AI 不是万能的,它会出错、会写出 bug,这本来就正常。可"出过问题就不用 AI"这个反应,恰恰把正常的事当成了不能接受的事。真要照这个逻辑推下去,人写代码也会出 bug,是不是也该不让人写代码了。没有 AI 之前,生产环境一样会出事故,一样有人半夜被叫起来处理线上问题,这不是 AI 带来的新麻烦,是软件工程本来就有的一部分。把 AI 停用当成解决方案,退回到全靠人工的老办法,问题没解决,只是换了个更慢的方式继续存在。
再说深一层,bug 从来不是 AI 带来的新物种。软件工程里从来没有"零 bug"这回事,写代码这件事,不管是人写还是 AI 写,出错都是常态的一部分。"AI 暴露了一个问题"和"AI 制造了这个问题"是两回事,很多时候这两者被混在一起说,因果关系其实是反的。不少情况是,一段放了好几年、一直没人注意的老代码,被 AI 接手之后翻出了里面埋了很久的 bug------这不是 AI 制造问题的证据,反而是它做对了一件人一直没顾上做的事。
怎样更好地约束 AI

说了这么多不该怎么办,更值钱的是该怎么办,具体是两件事。
第一件是验收环节。把 AI 的产出当成一个刚入职的新人交上来的 PR 去对待,该过 code review 照样过,该跑测试照样跑,不能因为写代码的是个模型就把这道关口省掉。
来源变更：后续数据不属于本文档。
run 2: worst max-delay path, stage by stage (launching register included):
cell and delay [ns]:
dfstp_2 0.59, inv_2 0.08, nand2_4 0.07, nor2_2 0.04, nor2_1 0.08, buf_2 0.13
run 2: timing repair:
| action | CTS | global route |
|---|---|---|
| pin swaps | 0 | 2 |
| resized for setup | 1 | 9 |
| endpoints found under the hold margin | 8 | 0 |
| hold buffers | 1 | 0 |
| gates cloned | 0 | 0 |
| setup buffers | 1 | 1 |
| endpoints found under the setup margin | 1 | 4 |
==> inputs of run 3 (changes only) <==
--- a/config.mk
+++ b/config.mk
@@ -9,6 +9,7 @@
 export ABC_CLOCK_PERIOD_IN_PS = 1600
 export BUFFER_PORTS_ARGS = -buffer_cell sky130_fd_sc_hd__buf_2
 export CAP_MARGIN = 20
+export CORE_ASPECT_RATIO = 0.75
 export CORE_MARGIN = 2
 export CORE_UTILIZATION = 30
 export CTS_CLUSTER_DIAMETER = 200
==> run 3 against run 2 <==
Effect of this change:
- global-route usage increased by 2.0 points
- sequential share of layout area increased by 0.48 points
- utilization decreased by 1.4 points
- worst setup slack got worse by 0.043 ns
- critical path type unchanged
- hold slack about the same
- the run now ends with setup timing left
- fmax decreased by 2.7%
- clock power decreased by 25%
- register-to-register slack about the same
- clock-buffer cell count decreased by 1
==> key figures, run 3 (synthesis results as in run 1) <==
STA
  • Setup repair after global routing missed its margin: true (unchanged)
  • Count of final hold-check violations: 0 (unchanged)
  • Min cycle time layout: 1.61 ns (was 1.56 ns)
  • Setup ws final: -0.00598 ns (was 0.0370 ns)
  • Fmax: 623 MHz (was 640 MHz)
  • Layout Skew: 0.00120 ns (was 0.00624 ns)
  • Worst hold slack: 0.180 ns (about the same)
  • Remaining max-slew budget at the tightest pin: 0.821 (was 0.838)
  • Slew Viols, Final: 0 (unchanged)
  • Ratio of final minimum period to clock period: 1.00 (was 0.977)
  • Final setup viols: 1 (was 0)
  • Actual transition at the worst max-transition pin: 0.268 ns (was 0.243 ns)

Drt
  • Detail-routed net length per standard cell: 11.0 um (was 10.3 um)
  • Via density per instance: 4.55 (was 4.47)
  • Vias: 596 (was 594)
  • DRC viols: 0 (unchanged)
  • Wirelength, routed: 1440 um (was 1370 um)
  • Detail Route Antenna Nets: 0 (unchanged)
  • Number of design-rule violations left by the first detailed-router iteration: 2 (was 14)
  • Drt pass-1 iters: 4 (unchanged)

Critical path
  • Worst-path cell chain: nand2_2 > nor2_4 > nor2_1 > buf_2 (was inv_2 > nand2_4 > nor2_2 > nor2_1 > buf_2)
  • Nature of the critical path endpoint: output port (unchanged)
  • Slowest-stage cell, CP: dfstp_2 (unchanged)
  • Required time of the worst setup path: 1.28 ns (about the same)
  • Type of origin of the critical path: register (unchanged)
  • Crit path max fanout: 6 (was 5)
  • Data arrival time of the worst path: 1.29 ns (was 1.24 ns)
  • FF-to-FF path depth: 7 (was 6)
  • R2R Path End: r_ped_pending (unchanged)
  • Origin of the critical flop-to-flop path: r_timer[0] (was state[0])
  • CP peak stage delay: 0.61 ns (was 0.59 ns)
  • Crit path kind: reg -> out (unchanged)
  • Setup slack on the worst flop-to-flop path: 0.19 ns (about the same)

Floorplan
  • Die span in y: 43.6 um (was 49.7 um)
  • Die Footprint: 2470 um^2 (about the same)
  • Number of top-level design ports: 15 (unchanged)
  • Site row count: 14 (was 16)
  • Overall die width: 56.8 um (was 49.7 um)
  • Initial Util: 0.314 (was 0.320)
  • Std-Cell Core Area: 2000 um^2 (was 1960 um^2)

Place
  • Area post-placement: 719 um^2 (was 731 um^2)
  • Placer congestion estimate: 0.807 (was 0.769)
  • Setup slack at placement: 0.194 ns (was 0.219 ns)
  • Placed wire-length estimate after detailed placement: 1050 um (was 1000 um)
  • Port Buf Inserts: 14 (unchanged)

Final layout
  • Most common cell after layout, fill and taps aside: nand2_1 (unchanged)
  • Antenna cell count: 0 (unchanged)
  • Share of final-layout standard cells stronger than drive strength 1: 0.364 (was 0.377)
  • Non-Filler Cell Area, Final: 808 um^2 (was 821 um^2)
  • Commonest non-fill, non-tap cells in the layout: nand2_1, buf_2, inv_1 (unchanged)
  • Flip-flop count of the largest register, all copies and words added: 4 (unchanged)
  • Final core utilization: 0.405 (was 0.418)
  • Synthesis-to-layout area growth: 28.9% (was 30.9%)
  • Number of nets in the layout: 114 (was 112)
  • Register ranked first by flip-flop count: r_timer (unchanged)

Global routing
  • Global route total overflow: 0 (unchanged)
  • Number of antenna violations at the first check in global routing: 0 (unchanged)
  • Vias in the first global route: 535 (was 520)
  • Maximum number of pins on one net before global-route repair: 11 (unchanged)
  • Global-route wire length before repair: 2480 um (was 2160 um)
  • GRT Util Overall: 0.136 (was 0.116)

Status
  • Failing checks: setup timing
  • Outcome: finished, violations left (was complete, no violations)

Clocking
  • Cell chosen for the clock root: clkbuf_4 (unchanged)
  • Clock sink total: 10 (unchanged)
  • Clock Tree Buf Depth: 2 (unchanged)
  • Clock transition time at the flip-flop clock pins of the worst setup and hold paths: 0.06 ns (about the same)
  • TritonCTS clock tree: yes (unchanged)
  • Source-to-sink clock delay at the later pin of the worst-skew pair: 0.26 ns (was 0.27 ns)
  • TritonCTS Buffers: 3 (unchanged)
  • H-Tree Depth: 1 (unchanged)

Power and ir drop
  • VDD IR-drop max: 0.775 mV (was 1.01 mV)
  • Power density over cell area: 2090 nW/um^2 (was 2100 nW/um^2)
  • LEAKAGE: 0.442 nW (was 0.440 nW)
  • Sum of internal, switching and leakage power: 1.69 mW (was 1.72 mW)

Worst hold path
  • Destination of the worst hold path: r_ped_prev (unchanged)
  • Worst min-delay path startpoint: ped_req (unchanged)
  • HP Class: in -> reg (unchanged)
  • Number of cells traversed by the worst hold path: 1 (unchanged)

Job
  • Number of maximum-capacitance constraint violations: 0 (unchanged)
$ cat src/rtl/arcade_input_ctrl_autofire.sv
// Per-player autofire: passes fire straight through, or toggles it every
// AF_HALF frame ticks while the button is held and autofire is enabled.
module arcade_autofire #(
  parameter int AF_HALF = 2
) (
  input  logic clk_sys,
  input  logic reset,
  input  logic tick,
  input  logic fire_in,
  input  logic en,
  output logic fire_out
);

  if (AF_HALF < 1 || AF_HALF > 15) begin : g_param_check
    $error("arcade_autofire: AF_HALF must be 1..15");
  end

  localparam logic [3:0] HALF_LAST = 4'(AF_HALF - 1);

  logic       fire_d;
  logic       en_d;
  logic [3:0] phase;

  // A fresh press or a fresh enable restarts the phase with the output high.
  always_ff @(posedge clk_sys) begin
    if (reset) begin
      fire_d   <= 1'b0;
      en_d     <= 1'b0;
      phase    <= 4'd0;
      fire_out <= 1'b0;
    end else begin
      fire_d <= fire_in;
      en_d   <= en;
      if (!fire_in) begin
        fire_out <= 1'b0;
        phase    <= 4'd0;
      end else if (!en || !fire_d || !en_d) begin
        fire_out <= 1'b1;
        phase    <= 4'd0;
      end else if (tick) begin
        if (phase == HALF_LAST) begin
          fire_out <= ~fire_out;
          phase    <= 4'd0;
        end else begin
          phase <= phase + 4'd1;
        end
      end
    end
  end

endmodule

$ cat src/rtl/arcade_input_ctrl.sv
// Player-input front end: joystick mapping, autofire, and a queued,
// frame-timed coin pulse generator feeding the arcade core.
module arcade_input_ctrl
  import arcade_input_pkg::*;
#(
  parameter int NUM_PLAYERS = 2,
  parameter int JOY_W       = 16,
  parameter int COIN_PULSE  = 3,
  parameter int COIN_GAP    = 3,
  parameter int AF_HALF     = 2,
  parameter int QUEUE_MAX   = 7
) (
  input  logic                         clk_sys,
  input  logic                         reset,
  input  logic                         vblank,
  input  logic [NUM_PLAYERS*JOY_W-1:0] joy_in,
  input  logic                         shared,
  input  logic [NUM_PLAYERS-1:0]       af_en,
  output logic [NUM_PLAYERS-1:0]       left,
  output logic [NUM_PLAYERS-1:0]       right,
  output logic [NUM_PLAYERS-1:0]       fire,
  output logic [NUM_PLAYERS-1:0]       start,
  output logic                         coin,
  output logic                         coin_drop,
  output logic [3:0]                   credits_q
);

  if (NUM_PLAYERS < 1 || NUM_PLAYERS > 4 || JOY_W < 8 ||
      COIN_PULSE < 1 || COIN_PULSE > 15 || COIN_GAP < 1 || COIN_GAP > 15 ||
      AF_HALF < 1 || AF_HALF > 15 || QUEUE_MAX < 1 || QUEUE_MAX > 15) begin : g_param_check
    $error("arcade_input_ctrl: parameter out of range");
  end

  localparam logic [3:0] PULSE_LAST = 4'(COIN_PULSE - 1);
  localparam logic [3:0] GAP_LAST   = 4'(COIN_GAP - 1);
  localparam logic [3:0] Q_MAX      = 4'(QUEUE_MAX);

  logic [JOY_W-1:0]       joy_or;
  logic                   unused_joy;
  logic [NUM_PLAYERS-1:0] s_left, s_right, s_fire, s_start;
  logic                   vblank_d, coin_d, tick, req, deq;
  coin_st_t               state;
  logic [3:0]             frame_cnt;

  assign unused_joy = ^joy_or;

  always_comb begin
    joy_or = '0;
    for (int p = 0; p < NUM_PLAYERS; p++) joy_or |= joy_in[p*JOY_W +: JOY_W];
  end

  // In shared mode player 1 starts from the start2 button of the merged word.
  always_comb begin
    s_left  = '0;
    s_right = '0;
    s_fire  = '0;
    s_start = '0;
    for (int p = 0; p < NUM_PLAYERS; p++) begin
      s_left[p]  = shared ? joy_or[JB_LEFT]  : joy_in[p*JOY_W + JB_LEFT];
      s_right[p] = shared ? joy_or[JB_RIGHT] : joy_in[p*JOY_W + JB_RIGHT];
      s_fire[p]  = shared ? joy_or[JB_FIRE]  : joy_in[p*JOY_W + JB_FIRE];
      if (shared)
        s_start[p] = (p == 0) ? joy_or[JB_START] : (p == 1) ? joy_or[JB_START2] : 1'b0;
      else
        s_start[p] = joy_in[p*JOY_W + JB_START];
    end
  end

  always_ff @(posedge clk_sys) begin
    if (reset) begin
      left  <= '0;
      right <= '0;
      start <= '0;
    end else begin
      left  <= s_left & ~s_right;
      right <= s_right & ~s_left;
      start <= s_start;
    end
  end

  for (genvar p = 0; p < NUM_PLAYERS; p++) begin : g_af
    arcade_autofire #(.AF_HALF(AF_HALF)) u_af (
      .clk_sys (clk_sys),
      .reset   (reset),
      .tick    (tick),
      .fire_in (s_fire[p]),
      .en      (af_en[p]),
      .fire_out(fire[p])
    );
  end

  // Tracking vblank through reset keeps a high vblank at release from looking like a tick.
  always_ff @(posedge clk_sys) vblank_d <= vblank;

  assign tick = vblank & ~vblank_d;
  assign req  = joy_or[JB_COIN] & ~coin_d;
  assign deq  = (state == IDLE) && (credits_q != 4'd0);

  always_ff @(posedge clk_sys) begin
    if (reset) begin
      state     <= IDLE;
      frame_cnt <= 4'd0;
      coin      <= 1'b0;
      coin_drop <= 1'b0;
      credits_q <= 4'd0;
      coin_d    <= 1'b0;
    end else begin
      coin_d    <= joy_or[JB_COIN];
      coin_drop <= req && !deq && (credits_q == Q_MAX);
      if (req && !deq && (credits_q != Q_MAX))
        credits_q <= credits_q + 4'd1;
      else if (deq && !req)
        credits_q <= credits_q - 4'd1;
      case (state)
        IDLE: begin
          if (deq) begin
            coin      <= 1'b1;
            frame_cnt <= 4'd0;
            state     <= ASSERT;
          end
        end
        ASSERT: begin
          if (tick) begin
            if (frame_cnt == PULSE_LAST) begin
              coin      <= 1'b0;
              frame_cnt <= 4'd0;
              state     <= GAP;
            end else begin
              frame_cnt <= frame_cnt + 4'd1;
            end
          end
        end
        GAP: begin
          if (tick) begin
            if (frame_cnt == GAP_LAST) begin
              frame_cnt <= 4'd0;
              state     <= IDLE;
            end else begin
              frame_cnt <= frame_cnt + 4'd1;
            end
          end
        end
        default: state <= IDLE;
      endcase
    end
  end

endmodule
新人写的代码你不会盲目合并,AI 写的也一样。尤其是那些不可逆的操作,比如涉及资金的支付、涉及数据的删除、涉及线上环境的部署,这类动作必须有人在关键节点上点头确认,这道 gate 无论如何不能省------省掉这一步出的事故,锅其实是省流程的人的,不是 AI 的。
第二件是用工程手段去约束它,而不是指望它自己变得完美。给它清楚的权限边界,让它够不到不该碰的资源;对高风险动作设计成必须有人在回路里点头才能继续执行;让它的输出走结构化格式,方便自动校验而不是靠人肉去猜它想干什么;出错的时候要让它明显地报错、卡住,而不是悄悄吞掉异常继续往下跑。这些是具体能落地的工程实践,跟用不用 AI 无关,本来就是任何自动化系统该有的样子。
最后

AI 确实会产生幻觉,确实会造成真实的事故,这一点没必要回避,回避了也没用。但会出错不等于不能用,人类工程师出错率也不低,只是我们给人配了一套 review、测试、灰度的安全网,这套安全网还没给 AI 补上而已。
这一幕其实并不新鲜。工业革命刚开始的时候,纺织机器一样会出故障、会砸掉一批工人的饭碗,那时候真有人抡起锤子去砸机器,想退回到手工纺织的日子。但历史没有往回走。让日子真正变好的,不是怪机器、也不是弃用机器,而是改进它、给它配上防护和规矩,让它更稳地转下去。
AI 现在遇到的是同一道题,答案也一样:出了问题就去解决问题,把该补的验收和护栏补上,而不是把锅甩给工具、掉头回到过去。工具一代代往前换,这条路一直是往前走的。